_What to work on_
Go through the data and retrieve each line that includes the string "share".

********

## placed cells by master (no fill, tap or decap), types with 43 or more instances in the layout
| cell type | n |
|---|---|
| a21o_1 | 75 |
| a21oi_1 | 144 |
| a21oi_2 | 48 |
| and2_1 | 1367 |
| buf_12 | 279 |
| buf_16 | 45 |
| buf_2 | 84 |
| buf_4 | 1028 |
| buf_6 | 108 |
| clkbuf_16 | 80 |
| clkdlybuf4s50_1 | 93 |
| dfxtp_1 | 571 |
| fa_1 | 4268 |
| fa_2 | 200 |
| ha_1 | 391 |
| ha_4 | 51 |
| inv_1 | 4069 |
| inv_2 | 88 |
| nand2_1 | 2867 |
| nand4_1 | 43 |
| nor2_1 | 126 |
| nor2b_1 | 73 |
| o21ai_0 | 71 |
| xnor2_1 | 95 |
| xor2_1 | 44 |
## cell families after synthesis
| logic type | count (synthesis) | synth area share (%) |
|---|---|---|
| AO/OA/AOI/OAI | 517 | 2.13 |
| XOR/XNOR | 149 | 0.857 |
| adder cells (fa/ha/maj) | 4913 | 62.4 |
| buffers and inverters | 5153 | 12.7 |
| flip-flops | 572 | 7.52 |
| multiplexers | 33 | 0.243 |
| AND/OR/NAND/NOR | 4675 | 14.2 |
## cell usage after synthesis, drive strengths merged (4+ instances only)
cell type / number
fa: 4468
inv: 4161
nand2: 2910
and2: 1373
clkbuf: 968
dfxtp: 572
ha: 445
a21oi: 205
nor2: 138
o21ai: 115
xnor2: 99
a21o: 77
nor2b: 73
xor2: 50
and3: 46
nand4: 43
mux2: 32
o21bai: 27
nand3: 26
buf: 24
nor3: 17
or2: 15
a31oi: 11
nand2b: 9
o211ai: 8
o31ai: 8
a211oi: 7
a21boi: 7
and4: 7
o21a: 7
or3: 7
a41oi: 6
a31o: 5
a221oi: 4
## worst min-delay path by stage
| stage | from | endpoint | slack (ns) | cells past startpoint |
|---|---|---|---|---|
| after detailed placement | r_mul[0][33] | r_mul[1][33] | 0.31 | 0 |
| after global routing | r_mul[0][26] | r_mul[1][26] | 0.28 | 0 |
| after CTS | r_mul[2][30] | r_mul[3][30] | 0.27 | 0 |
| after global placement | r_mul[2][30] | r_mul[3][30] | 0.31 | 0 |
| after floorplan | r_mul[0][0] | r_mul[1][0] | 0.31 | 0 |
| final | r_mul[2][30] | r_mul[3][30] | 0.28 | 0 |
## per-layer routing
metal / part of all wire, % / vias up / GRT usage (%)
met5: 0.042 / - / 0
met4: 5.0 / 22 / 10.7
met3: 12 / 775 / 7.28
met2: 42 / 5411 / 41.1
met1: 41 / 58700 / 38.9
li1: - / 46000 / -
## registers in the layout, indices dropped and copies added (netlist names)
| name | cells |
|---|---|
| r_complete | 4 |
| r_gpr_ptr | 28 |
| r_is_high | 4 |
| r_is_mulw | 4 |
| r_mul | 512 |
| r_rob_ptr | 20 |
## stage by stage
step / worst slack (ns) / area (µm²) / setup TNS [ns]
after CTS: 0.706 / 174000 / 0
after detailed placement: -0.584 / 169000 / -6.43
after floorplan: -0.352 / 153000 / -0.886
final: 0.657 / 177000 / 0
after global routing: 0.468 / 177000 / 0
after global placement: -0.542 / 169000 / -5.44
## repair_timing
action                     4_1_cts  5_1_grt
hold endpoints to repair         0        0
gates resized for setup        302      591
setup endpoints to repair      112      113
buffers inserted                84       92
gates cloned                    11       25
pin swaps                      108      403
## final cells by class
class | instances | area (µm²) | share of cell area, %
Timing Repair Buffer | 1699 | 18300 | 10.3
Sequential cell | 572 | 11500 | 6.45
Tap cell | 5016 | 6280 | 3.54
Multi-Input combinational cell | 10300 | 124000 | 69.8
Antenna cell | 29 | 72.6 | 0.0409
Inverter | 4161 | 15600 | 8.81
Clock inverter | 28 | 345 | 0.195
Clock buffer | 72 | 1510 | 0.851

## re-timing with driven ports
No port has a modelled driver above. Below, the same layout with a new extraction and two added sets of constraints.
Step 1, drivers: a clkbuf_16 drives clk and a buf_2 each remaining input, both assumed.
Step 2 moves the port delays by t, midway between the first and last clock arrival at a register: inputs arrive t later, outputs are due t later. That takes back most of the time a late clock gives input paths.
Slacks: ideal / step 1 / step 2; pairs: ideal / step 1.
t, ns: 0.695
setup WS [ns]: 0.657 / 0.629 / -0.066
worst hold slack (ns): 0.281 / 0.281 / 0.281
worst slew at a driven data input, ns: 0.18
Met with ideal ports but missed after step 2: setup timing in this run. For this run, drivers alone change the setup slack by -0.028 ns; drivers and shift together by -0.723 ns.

********

_Task solution_
| logic type | count (synthesis) | synth area share (%) |
class | instances | area (µm²) | share of cell area, %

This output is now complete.